## YOUR OBJECTIVE
Output all of the data below exactly as given.

Stored data
----

**config.mk**
```make
export PLATFORM = sky130hd
export DESIGN_NAME = waypoint_line_interpolator_top_flat
export DESIGN_NICKNAME = d
export VERILOG_FILES = /design/src/rtl/wli_pkg.sv /design/src/rtl/wli_if.sv /design/src/rtl/waypoint_line_interpolator_top.sv /design/src/rtl/wli_divider.sv /design/src/flat_wrapper.sv
export VERILOG_INCLUDE_DIRS = /design/src /design/src/rtl
export SDC_FILE = /design/constraint.sdc
export NUM_CORES = 2
export LEC_CHECK = 0
export BUFFER_PORTS_ARGS = -buffer_cell sky130_fd_sc_hd__buf_2
export CELL_PAD_IN_SITES_DETAIL_PLACEMENT = 2
export CELL_PAD_IN_SITES_GLOBAL_PLACEMENT = 2
export CORE_ASPECT_RATIO = 0.5
export CORE_UTILIZATION = 38
export DETAILED_ROUTE_END_ITERATION = 8
export GPL_TIMING_DRIVEN = 1
export PLACE_DENSITY = 0.8
export SETUP_SLACK_MARGIN = 0.5
export SYNTH_ARGS = -nofsm -noshare
export SYNTH_HDL_FRONTEND = slang
export SYNTH_HIERARCHICAL = 1
export SYNTH_SLANG_ARGS = --single-unit
```
**constraint.sdc**
```tcl
create_clock -name clk -period 15.3 [get_ports clk]
set_input_delay 2.295 -clock clk [delete_from_list [all_inputs] [get_ports clk]]
set_output_delay 2.295 -clock clk [all_outputs]
set_load 0.01 [all_outputs]
```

----

## RESPONSE TO THE TASK
**config.mk**
```make
export PLATFORM = sky130hd
export DESIGN_NAME = waypoint_line_interpolator_top_flat
export DESIGN_NICKNAME = d
export VERILOG_FILES = /design/src/rtl/wli_pkg.sv /design/src/rtl/wli_if.sv /design/src/rtl/waypoint_line_interpolator_top.sv /design/src/rtl/wli_divider.sv /design/src/flat_wrapper.sv
export VERILOG_INCLUDE_DIRS = /design/src /design/src/rtl
export SDC_FILE = /design/constraint.sdc
export NUM_CORES = 2
export LEC_CHECK = 0
export BUFFER_PORTS_ARGS = -buffer_cell sky130_fd_sc_hd__buf_2
export CELL_PAD_IN_SITES_DETAIL_PLACEMENT = 2
export CELL_PAD_IN_SITES_GLOBAL_PLACEMENT = 2
export CORE_ASPECT_RATIO = 0.5
export CORE_UTILIZATION = 38
export DETAILED_ROUTE_END_ITERATION = 8
export GPL_TIMING_DRIVEN = 1
export PLACE_DENSITY = 0.8
export SETUP_SLACK_MARGIN = 0.5
export SYNTH_ARGS = -nofsm -noshare
export SYNTH_HDL_FRONTEND = slang
export SYNTH_HIERARCHICAL = 1
export SYNTH_SLANG_ARGS = --single-unit
```
**constraint.sdc**
```tcl
create_clock -name clk -period 15.3 [get_ports clk]
set_input_delay 2.295 -clock clk [delete_from_list [all_inputs] [get_ports clk]]
set_output_delay 2.295 -clock clk [all_outputs]
set_load 0.01 [all_outputs]
```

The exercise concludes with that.